● **TASK TO CARRY OUT**
Both the line with "localparam int TABLE_DEPTH_DEF = 16;" and the line with "localparam logic [2:0] ST_COLLIDE" in the records below must appear in the output, along with every line between them, exactly and with nothing added.

Start of AVAILABLE DATA

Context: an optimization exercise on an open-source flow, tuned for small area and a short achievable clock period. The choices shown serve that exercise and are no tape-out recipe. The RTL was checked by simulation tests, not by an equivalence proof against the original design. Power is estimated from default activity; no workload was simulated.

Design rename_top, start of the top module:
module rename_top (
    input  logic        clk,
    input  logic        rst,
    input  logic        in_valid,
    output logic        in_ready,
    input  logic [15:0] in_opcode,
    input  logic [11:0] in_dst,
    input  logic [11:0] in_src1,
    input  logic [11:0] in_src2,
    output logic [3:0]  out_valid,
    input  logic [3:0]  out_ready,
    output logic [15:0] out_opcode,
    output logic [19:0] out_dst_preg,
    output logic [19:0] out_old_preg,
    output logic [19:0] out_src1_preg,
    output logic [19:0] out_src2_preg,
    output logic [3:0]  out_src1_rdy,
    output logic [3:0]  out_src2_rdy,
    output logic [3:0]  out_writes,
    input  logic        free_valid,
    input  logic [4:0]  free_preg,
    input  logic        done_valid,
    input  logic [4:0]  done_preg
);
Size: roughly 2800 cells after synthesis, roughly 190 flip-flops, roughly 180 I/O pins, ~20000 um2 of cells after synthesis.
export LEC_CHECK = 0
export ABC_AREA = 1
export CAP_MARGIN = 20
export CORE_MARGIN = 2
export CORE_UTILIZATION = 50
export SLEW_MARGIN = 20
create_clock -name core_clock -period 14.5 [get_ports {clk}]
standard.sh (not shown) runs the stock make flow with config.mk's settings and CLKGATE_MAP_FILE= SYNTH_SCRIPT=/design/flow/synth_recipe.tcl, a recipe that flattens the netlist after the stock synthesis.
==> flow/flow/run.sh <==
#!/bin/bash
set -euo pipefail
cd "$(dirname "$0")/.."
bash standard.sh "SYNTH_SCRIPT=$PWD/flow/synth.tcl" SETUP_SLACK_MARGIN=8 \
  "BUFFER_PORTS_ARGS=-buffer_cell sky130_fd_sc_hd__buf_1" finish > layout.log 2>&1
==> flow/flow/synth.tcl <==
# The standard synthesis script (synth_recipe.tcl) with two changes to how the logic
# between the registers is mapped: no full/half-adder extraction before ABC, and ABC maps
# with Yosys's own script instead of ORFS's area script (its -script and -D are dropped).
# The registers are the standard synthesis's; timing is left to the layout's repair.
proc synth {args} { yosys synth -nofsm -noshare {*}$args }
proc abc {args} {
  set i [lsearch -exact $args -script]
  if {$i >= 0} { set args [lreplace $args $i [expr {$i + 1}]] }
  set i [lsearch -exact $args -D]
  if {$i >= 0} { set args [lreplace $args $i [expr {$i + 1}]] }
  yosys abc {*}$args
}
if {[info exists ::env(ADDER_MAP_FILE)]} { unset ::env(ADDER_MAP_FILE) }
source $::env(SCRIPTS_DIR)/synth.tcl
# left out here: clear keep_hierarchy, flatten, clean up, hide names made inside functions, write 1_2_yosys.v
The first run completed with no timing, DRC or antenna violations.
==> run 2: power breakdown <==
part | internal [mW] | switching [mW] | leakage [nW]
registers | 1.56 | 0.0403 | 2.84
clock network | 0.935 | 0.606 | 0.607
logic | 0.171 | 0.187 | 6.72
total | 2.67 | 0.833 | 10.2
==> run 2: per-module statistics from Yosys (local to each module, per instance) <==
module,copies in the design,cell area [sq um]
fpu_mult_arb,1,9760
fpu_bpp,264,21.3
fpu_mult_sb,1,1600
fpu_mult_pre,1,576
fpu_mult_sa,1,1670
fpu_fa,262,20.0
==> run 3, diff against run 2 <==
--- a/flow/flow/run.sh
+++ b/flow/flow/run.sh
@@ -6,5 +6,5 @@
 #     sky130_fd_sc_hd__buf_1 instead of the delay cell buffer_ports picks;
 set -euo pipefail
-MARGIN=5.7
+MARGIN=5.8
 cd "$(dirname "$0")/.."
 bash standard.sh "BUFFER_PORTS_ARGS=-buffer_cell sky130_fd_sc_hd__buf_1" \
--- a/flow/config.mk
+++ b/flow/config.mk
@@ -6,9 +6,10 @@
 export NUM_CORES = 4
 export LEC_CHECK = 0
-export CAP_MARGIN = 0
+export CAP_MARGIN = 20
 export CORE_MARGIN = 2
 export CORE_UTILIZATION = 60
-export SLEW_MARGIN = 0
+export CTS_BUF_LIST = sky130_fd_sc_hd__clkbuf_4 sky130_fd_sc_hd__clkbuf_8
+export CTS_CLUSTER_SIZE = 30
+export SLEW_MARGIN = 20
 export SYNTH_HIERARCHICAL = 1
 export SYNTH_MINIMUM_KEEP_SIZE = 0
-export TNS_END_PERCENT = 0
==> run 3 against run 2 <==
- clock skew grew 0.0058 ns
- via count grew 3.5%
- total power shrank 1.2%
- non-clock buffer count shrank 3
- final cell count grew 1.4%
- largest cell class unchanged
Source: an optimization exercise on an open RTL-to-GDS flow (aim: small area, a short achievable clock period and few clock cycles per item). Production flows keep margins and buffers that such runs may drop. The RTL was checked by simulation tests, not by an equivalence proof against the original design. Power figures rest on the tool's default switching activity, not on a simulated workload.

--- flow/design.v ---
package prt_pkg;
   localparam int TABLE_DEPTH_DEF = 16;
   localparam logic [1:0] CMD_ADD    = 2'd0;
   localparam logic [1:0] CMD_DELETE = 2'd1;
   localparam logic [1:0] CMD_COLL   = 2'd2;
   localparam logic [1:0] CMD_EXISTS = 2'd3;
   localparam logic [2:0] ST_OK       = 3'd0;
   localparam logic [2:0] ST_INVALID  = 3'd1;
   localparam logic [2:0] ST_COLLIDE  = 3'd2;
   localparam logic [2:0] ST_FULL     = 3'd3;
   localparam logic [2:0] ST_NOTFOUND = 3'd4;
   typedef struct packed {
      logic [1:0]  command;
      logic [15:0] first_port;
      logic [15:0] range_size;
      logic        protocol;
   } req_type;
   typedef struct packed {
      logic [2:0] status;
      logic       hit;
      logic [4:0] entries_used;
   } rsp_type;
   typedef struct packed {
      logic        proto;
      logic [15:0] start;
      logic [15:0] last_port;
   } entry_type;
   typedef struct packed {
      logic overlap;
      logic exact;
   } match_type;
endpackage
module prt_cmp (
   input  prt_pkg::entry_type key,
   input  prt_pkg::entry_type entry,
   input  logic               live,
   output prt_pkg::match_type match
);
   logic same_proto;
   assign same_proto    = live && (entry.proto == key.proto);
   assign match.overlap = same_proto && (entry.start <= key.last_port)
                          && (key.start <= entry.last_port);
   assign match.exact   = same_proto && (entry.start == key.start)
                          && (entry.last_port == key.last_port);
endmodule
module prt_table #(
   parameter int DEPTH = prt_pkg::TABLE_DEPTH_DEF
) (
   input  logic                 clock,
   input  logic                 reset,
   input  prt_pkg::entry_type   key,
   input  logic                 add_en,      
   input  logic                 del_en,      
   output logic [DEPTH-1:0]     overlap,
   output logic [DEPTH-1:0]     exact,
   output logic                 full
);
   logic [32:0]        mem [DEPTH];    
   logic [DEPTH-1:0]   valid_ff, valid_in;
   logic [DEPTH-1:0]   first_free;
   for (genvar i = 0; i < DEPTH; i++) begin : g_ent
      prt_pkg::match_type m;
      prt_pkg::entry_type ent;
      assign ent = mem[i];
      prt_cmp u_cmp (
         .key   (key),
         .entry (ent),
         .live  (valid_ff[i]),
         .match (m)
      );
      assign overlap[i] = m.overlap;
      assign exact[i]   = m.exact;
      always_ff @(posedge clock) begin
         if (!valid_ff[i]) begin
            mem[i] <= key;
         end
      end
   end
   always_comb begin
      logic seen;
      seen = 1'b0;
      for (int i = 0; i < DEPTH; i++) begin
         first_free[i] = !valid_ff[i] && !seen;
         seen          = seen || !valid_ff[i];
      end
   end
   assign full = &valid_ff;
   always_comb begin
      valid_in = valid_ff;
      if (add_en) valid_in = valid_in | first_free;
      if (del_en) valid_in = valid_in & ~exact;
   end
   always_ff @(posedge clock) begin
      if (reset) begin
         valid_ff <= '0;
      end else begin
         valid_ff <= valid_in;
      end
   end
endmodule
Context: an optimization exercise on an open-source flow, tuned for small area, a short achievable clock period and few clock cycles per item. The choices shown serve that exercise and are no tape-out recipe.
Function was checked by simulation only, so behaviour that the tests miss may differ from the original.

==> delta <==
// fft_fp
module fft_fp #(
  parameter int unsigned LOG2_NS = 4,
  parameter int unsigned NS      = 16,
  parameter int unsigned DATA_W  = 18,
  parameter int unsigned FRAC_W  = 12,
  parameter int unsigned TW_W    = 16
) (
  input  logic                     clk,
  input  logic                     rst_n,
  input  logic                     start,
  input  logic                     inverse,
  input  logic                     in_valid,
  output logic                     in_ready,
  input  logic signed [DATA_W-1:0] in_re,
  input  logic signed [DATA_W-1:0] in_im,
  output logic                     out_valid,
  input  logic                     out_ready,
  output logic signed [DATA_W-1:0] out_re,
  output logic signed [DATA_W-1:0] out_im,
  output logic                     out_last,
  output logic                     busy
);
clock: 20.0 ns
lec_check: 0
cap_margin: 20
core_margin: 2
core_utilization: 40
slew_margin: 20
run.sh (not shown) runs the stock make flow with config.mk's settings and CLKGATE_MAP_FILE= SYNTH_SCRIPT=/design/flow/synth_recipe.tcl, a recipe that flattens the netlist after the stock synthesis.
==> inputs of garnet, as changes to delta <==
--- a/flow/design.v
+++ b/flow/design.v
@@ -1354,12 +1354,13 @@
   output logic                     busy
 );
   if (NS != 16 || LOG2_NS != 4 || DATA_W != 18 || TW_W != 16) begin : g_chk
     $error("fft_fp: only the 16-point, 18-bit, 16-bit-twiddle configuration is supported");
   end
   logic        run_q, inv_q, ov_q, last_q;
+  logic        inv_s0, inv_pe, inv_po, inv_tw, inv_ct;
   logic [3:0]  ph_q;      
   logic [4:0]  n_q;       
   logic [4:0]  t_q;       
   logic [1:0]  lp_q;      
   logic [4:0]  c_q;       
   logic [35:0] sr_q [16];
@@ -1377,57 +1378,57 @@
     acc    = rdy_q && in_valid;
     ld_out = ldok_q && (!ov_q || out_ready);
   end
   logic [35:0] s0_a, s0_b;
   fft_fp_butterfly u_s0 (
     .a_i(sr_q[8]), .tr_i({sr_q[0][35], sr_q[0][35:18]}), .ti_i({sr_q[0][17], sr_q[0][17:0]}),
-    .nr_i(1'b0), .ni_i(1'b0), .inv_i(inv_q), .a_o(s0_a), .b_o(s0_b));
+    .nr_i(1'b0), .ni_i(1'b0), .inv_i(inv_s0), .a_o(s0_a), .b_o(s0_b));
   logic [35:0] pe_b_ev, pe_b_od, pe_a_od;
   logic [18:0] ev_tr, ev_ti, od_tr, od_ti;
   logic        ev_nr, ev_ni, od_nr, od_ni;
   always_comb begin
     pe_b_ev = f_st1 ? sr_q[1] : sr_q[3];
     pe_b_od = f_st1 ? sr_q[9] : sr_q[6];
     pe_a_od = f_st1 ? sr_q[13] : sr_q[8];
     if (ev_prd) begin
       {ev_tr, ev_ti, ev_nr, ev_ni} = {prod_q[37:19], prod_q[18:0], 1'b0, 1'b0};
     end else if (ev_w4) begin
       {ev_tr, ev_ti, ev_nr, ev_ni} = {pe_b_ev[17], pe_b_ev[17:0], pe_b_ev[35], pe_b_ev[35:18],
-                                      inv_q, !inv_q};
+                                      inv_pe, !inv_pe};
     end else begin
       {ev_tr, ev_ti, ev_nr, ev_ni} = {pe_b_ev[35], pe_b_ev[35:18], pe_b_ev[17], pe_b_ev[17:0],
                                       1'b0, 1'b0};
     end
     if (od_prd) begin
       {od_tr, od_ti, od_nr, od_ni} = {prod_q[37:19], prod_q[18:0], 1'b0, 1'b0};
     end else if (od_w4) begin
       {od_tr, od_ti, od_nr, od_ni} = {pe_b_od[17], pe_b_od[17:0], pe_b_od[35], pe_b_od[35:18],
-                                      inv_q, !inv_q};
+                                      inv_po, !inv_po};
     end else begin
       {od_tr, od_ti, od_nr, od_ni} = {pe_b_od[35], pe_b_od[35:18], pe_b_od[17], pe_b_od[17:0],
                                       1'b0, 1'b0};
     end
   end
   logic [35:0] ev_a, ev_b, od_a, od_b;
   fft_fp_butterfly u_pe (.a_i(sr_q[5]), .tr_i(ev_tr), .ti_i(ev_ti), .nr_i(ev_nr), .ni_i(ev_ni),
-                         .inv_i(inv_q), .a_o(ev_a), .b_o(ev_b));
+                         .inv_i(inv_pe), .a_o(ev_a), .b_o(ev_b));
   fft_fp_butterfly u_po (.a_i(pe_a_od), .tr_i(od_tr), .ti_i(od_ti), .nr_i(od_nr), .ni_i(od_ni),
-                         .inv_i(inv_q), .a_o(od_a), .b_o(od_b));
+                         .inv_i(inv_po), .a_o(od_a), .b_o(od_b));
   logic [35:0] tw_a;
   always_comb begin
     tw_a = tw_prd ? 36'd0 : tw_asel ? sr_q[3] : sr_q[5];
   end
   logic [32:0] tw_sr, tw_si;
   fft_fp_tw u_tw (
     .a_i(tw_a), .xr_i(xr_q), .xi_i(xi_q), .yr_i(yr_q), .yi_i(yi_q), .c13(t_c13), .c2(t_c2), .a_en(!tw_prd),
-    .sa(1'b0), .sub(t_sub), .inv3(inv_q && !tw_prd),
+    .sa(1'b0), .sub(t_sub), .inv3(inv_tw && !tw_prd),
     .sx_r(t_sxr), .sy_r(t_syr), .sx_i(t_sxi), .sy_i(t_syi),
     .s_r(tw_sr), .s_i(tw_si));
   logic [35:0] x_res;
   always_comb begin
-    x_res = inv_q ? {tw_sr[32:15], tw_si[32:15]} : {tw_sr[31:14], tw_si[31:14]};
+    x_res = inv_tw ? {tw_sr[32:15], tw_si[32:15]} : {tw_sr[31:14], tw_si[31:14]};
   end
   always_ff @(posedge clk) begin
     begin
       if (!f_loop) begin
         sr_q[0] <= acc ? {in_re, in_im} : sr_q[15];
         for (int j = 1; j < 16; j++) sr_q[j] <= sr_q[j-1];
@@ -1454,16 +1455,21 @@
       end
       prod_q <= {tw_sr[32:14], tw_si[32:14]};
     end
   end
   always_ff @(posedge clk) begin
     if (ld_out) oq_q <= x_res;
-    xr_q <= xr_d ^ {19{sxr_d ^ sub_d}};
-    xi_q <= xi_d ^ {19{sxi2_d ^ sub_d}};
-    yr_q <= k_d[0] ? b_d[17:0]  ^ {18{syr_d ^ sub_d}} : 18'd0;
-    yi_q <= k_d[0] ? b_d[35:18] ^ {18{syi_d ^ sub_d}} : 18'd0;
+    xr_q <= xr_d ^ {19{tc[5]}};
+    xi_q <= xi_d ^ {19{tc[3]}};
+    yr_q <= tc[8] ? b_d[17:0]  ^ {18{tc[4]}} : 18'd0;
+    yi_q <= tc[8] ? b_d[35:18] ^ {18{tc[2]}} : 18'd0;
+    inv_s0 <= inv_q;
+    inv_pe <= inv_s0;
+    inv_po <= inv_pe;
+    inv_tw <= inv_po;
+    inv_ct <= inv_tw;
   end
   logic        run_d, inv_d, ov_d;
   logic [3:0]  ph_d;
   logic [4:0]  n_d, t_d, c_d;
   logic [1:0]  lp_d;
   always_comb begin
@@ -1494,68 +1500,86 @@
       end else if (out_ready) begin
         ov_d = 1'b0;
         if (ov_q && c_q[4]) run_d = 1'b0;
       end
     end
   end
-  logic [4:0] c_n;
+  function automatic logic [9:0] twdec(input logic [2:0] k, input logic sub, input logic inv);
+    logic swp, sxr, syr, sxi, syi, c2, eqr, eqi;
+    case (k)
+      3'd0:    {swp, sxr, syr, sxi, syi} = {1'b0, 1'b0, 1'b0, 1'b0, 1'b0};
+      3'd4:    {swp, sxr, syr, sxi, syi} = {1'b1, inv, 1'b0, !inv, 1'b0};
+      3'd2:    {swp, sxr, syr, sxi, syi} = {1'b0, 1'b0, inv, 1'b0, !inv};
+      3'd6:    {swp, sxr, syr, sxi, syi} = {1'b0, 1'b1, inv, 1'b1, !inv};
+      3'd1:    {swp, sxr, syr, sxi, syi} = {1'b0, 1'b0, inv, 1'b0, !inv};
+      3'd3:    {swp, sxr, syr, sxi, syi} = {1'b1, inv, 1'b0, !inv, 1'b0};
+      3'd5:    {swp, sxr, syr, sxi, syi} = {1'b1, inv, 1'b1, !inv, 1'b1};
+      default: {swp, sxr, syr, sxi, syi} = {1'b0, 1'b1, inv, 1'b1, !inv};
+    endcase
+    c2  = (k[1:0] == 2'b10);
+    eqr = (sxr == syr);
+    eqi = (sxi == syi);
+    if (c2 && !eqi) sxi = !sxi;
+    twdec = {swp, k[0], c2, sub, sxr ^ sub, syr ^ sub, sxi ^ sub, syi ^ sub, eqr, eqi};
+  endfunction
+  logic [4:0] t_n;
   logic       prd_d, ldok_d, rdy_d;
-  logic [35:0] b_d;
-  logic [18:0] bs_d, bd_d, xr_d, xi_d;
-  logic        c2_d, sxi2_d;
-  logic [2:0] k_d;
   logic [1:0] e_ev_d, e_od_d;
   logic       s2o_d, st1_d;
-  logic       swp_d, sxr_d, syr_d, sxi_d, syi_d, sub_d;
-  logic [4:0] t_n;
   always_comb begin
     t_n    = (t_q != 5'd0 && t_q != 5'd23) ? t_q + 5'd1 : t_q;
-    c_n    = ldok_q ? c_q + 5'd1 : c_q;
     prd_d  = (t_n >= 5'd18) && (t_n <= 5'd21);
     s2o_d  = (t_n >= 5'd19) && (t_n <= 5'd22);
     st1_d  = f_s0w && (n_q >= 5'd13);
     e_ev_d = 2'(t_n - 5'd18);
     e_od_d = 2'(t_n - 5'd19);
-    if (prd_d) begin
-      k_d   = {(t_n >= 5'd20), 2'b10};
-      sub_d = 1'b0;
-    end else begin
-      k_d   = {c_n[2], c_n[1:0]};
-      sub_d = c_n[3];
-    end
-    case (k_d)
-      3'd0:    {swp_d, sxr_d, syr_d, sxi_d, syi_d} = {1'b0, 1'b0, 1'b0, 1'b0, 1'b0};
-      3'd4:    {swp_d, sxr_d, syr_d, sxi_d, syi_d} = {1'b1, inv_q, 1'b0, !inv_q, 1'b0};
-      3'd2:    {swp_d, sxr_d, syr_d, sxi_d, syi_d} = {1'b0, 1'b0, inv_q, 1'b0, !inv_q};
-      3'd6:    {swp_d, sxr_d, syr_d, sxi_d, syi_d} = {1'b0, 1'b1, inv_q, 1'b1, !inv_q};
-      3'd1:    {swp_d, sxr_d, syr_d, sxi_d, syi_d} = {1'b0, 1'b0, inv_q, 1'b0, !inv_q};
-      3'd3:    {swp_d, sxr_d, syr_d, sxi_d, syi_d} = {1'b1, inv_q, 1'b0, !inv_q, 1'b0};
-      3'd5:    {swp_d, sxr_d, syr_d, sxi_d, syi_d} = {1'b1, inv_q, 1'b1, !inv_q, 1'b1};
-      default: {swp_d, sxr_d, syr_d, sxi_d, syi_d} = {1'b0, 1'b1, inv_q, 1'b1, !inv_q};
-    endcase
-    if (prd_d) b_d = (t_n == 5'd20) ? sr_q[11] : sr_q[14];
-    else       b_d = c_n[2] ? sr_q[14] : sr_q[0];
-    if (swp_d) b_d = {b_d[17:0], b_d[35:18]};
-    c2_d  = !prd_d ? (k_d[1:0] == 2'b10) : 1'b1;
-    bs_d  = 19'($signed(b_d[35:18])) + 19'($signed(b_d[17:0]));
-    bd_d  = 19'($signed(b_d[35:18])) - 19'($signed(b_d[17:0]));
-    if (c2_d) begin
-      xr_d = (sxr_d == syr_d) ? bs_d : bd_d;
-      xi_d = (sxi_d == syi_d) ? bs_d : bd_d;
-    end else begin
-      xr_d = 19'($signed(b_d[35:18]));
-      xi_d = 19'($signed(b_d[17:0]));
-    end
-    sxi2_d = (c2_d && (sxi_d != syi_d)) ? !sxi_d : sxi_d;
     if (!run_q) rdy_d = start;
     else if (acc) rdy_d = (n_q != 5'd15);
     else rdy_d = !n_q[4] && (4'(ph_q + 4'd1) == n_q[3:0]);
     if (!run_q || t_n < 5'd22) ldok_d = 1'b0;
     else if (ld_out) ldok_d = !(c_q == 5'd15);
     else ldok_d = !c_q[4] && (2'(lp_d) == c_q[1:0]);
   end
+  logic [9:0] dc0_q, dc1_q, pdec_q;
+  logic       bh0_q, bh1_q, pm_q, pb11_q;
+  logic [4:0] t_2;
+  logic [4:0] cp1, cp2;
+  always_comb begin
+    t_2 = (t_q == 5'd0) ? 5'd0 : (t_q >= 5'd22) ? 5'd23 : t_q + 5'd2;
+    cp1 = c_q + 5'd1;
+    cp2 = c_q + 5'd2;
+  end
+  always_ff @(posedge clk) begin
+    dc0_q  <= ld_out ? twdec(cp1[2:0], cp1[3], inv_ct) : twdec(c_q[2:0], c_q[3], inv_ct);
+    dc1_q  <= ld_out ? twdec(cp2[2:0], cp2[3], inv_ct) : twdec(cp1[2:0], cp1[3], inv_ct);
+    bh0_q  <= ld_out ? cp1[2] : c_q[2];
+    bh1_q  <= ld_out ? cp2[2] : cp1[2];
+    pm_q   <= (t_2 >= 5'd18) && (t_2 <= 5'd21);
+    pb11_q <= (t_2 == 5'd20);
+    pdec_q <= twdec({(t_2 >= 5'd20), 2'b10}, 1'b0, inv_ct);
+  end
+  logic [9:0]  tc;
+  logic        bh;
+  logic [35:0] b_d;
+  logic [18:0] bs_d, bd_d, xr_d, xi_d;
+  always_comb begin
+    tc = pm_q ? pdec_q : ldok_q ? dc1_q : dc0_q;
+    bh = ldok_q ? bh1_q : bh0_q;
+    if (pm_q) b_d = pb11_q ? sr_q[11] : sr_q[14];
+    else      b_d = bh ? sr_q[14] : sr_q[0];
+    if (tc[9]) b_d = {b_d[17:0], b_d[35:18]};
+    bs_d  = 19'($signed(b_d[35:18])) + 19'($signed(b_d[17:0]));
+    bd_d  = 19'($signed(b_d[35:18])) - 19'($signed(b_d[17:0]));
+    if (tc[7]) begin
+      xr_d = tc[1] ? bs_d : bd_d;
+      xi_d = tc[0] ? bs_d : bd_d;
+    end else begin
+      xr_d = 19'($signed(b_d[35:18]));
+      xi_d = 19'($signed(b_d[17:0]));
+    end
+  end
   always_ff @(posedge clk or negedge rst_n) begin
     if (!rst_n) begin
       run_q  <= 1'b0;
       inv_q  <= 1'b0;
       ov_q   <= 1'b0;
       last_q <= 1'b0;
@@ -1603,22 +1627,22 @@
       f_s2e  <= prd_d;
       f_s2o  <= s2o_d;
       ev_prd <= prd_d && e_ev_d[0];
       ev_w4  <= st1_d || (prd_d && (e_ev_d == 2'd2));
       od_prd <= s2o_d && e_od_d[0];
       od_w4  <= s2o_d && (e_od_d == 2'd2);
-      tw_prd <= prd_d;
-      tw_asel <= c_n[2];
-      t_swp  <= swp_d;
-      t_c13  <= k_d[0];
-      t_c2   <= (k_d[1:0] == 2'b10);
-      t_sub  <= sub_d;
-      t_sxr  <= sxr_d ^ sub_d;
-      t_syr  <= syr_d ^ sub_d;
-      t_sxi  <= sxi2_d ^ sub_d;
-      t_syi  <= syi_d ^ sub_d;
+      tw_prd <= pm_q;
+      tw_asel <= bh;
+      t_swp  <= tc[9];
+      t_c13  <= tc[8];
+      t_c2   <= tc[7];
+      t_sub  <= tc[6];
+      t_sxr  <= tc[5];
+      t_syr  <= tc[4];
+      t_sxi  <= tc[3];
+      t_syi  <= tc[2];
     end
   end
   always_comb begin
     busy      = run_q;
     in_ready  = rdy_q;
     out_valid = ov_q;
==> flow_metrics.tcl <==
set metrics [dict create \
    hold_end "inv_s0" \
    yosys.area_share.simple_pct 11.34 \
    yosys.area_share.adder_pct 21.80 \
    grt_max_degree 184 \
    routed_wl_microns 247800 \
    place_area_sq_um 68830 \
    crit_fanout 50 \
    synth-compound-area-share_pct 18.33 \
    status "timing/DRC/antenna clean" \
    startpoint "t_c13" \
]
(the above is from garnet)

End of AVAILABLE DATA

● **RESULT BELOW**
   localparam int TABLE_DEPTH_DEF = 16;
   localparam logic [1:0] CMD_ADD    = 2'd0;
   localparam logic [1:0] CMD_DELETE = 2'd1;
   localparam logic [1:0] CMD_COLL   = 2'd2;
   localparam logic [1:0] CMD_EXISTS = 2'd3;
   localparam logic [2:0] ST_OK       = 3'd0;
   localparam logic [2:0] ST_INVALID  = 3'd1;
   localparam logic [2:0] ST_COLLIDE  = 3'd2;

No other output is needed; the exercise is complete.